I have been following the method "SDS-based DNA extraction method" of Zhou et al. 1993. DNA Recovery from Soils of Diverse Composition. AEM. but not getting 16S rDNA amplification from universal primer (27F and 1492R). Primers are working well.
Have you checked the DNA concentration either by nanodrop or by mere observation in agarose gel. Is there any brown tinge after you have suspended your DNA either in water or buffer, If so you need to dilute your DNA further or purify it by phenol:chloroform extraction for two three times and dilute it further and try doing PCR. you will get amplification.
Thanks Baskaran and Rosa. I checked the concentration in agarose gel. there was about 50-60ng/5microL. ya there are borwn tinge when i suspended DNA in water. Once I tried to re-purify it by phenol -chloroform but lost all the DNA. is any other way? please
how you come to a conclusion that you have lost the DNA from the sample. what is the step you followed to re-purify? brown tinge is nothing but the impurities that are interferes your PCR reaction. Dilute the DNA to 10 fold i.e take 10 microlitres from the main stock and suspend it in 90 microlitres of sterile water and do PCR. Even if you didnt get any amplification, what is the protocol you followed for re-purification?
Dear Baskaran, ofclourse after gel electrophoresis i drawn my conclusion. I tried with Phenol (saturate with tris-cl, pH 8)-chloroform (1:1 ratio) and then precipitated with chilled 99% ethanol. but not tried with diluted DNA samples it may work. well thanks for suggestion.
Just use the MoBIo power soil DNA extraction kit (up to 10 grams of sediment) and clean your DNA to remove all PCR inhibitors notably humic acids with the MoBio power clean DNA clean-up kit. You still might have to dilute your sample up to 10 x even after this purification to out-dilute all your PCR inhibitors. Don't measure DNA concentrations with the nano drop especially when you expect low biomass and low DNA yields. Use a fluorometric methods instead (pico green). Much more specific than nano drop.

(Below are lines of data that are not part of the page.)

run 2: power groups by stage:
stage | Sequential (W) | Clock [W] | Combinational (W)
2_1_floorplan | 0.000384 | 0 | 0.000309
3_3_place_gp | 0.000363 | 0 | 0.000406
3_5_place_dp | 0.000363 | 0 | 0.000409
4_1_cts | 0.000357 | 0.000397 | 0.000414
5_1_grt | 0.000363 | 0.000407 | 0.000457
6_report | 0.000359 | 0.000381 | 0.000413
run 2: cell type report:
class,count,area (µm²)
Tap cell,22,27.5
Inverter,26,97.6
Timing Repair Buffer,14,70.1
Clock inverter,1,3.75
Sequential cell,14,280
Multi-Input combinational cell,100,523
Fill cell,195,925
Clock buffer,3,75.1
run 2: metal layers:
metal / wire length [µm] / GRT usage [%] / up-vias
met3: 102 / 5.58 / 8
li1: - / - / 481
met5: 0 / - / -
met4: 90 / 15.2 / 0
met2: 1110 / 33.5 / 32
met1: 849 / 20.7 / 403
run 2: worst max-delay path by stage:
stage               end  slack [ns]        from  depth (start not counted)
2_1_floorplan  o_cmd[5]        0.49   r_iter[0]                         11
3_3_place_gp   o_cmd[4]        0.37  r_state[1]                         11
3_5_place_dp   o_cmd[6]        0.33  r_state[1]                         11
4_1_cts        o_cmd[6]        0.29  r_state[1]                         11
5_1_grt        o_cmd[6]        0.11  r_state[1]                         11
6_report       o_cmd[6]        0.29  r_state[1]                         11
===== src/rtl/lpht_slot_ram.sv =====
// Slot store: one write port, one registered read port.
module lpht_slot_ram
   import lpht_pkg::*;
#(
   parameter int DEPTH = CAPACITY_DEF,
   parameter int WIDTH = 1
) (
   input  logic                      clock,
   input  logic                      wr_en,
   input  logic [$clog2(DEPTH)-1:0]  wr_addr,
   input  logic [WIDTH-1:0]          wr_data,
   input  logic                      rd_en,
   input  logic [$clog2(DEPTH)-1:0]  rd_addr,
   output logic [WIDTH-1:0]          rd_data
);

   logic [WIDTH-1:0] mem [DEPTH];
   logic [WIDTH-1:0] rd_data_ff;

   always_ff @(posedge clock) begin
      if (wr_en) begin
         mem[wr_addr] <= wr_data;
      end
      if (rd_en) begin
         rd_data_ff <= mem[rd_addr];
      end
   end

   assign rd_data = rd_data_ff;

endmodule
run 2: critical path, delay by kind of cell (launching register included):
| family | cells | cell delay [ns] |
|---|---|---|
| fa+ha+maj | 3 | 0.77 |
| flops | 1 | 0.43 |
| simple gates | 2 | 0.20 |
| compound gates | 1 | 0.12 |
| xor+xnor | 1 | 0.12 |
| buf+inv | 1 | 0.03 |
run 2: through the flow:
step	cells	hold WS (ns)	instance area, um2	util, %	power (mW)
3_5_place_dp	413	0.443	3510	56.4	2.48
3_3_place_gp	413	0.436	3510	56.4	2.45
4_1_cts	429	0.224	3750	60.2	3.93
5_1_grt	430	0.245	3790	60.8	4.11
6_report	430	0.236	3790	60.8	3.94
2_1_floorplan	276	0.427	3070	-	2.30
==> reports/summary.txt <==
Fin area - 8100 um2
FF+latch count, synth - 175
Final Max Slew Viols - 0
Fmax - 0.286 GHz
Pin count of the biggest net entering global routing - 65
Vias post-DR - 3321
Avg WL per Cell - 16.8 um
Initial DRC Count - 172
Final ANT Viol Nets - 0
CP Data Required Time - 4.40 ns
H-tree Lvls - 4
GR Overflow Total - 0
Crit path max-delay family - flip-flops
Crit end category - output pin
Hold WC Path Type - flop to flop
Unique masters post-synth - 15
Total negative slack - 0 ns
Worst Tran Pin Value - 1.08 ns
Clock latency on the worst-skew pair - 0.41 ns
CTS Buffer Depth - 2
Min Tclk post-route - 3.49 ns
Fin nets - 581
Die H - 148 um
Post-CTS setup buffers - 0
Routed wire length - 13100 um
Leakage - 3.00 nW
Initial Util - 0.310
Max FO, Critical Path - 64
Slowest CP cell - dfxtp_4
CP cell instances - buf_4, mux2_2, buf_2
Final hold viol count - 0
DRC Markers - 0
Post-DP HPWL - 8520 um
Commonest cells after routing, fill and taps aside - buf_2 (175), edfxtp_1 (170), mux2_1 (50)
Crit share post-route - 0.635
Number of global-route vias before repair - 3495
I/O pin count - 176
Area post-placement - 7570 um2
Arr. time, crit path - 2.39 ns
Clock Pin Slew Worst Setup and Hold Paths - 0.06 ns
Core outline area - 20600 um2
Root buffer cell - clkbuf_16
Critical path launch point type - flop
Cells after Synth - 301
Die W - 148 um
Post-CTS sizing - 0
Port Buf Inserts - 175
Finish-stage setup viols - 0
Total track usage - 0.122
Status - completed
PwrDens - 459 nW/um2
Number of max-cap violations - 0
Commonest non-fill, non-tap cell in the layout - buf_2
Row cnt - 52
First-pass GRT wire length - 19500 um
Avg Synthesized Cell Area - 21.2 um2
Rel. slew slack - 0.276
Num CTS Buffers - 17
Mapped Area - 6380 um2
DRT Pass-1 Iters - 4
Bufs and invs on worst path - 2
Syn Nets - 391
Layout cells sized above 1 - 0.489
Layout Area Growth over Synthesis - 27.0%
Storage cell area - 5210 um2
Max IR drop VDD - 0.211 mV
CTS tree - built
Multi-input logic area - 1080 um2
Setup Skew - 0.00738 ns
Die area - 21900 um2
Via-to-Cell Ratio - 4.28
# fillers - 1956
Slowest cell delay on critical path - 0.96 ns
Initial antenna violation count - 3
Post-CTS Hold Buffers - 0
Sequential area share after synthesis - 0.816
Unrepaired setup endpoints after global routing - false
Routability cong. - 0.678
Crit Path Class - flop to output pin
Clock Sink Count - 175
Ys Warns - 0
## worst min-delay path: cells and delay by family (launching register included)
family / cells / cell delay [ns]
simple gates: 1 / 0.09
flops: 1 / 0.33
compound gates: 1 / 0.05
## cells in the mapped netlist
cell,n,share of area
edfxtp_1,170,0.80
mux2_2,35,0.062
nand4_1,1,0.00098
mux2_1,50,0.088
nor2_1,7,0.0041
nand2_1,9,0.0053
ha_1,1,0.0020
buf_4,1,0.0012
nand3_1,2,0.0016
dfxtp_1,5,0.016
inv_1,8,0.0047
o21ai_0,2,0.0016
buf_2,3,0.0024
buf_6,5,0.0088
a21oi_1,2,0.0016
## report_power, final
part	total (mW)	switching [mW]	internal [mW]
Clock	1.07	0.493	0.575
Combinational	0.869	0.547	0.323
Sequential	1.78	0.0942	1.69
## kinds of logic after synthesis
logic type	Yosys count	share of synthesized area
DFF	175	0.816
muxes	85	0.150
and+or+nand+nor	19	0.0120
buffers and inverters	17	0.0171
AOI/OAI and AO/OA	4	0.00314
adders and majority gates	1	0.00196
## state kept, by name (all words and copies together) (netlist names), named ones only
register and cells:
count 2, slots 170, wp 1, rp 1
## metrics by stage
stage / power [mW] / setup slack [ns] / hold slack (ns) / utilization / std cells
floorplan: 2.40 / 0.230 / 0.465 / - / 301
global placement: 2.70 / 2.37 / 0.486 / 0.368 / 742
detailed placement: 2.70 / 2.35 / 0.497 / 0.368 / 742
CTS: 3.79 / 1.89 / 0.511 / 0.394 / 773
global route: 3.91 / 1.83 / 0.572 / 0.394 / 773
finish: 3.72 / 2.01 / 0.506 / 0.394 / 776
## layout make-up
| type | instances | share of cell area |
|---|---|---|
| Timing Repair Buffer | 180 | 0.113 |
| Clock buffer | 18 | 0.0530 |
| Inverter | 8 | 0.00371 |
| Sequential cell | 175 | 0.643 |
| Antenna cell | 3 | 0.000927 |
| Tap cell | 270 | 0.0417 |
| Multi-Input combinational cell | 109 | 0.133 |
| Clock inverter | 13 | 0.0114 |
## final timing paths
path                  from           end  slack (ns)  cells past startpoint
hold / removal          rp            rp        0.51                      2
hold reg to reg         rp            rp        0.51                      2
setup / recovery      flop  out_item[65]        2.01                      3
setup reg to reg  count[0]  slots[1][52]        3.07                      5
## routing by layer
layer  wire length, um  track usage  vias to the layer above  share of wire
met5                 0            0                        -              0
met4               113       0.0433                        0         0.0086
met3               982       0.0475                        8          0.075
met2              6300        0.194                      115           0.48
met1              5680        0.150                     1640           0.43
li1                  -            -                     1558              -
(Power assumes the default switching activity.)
--- config.mk ---
export PLATFORM = sky130hd
export DESIGN_NAME = flush_fua_write_sequencer
export DESIGN_NICKNAME = d
export VERILOG_FILES = /design/src/hw/rtl/fws_pkg.sv /design/src/hw/rtl/fws_wait_ram.sv /design/src/hw/rtl/flush_fua_write_sequencer.sv
export SDC_FILE = /design/constraint.sdc
export NUM_CORES = 1
export LEC_CHECK = 0
export ABC_AREA = 1
export BUFFER_PORTS_ARGS = -buffer_cell sky130_fd_sc_hd__buf_2
export CAP_MARGIN = 40
export CORE_UTILIZATION = 40
export CTS_BUF_LIST = sky130_fd_sc_hd__clkbuf_4
export CTS_CLUSTER_SIZE = 30
export DETAILED_ROUTE_END_ITERATION = 10
export SYNTH_ARGS = -nofsm -noshare
export SYNTH_HDL_FRONTEND = slang
export SYNTH_HIERARCHICAL = 1
export SYNTH_SLANG_ARGS = --single-unit
--- constraint.sdc ---
create_clock -name i_clk -period 5.5 [get_ports i_clk]
set_input_delay 0 -clock i_clk [delete_from_list [all_inputs] [get_ports i_clk]]
set_output_delay 0 -clock i_clk [all_outputs]
set_load 0.01 [all_outputs]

However, if you decide to use your own method I would use a standard Tris/EDTA/NaCL/SDS extraction buffer and bead beat (zirconium beads) your sediment first. Then incubate with lysozyme (check incubation conditions online) followed by an o/n incubation with proteinase K at 50 degr C. Then extract with PCI 25:24:1 pH8, and precipitate your DNA with 100% ethanol in the presence of NaCl. Wash your pellet with 70% DNA, centrifugate again, dry the pellet and dissolve it in TE pH 8. Your DNA will still be super dirty but you can clean it with the MoBio power clean DNA clean-up kit. Further dilution (~10x or more) of your sample prior to PCR might still be necessary to avoid PCR inhibition. Of course details are missing such as concentrations and incubation times but these are all pretty standard and you can find that info online. The benefits over the use of the MoBio power soil DNA extraction kit (my earlier answer) is that you can play around with sample volume and perhaps improve the extraction efficiency via the enzymatic treatments (which are not part of the MoBio kit). However, in my experience your own method is not per se cheaper than a commercial kit because the costs of ingredients and consumables do add up.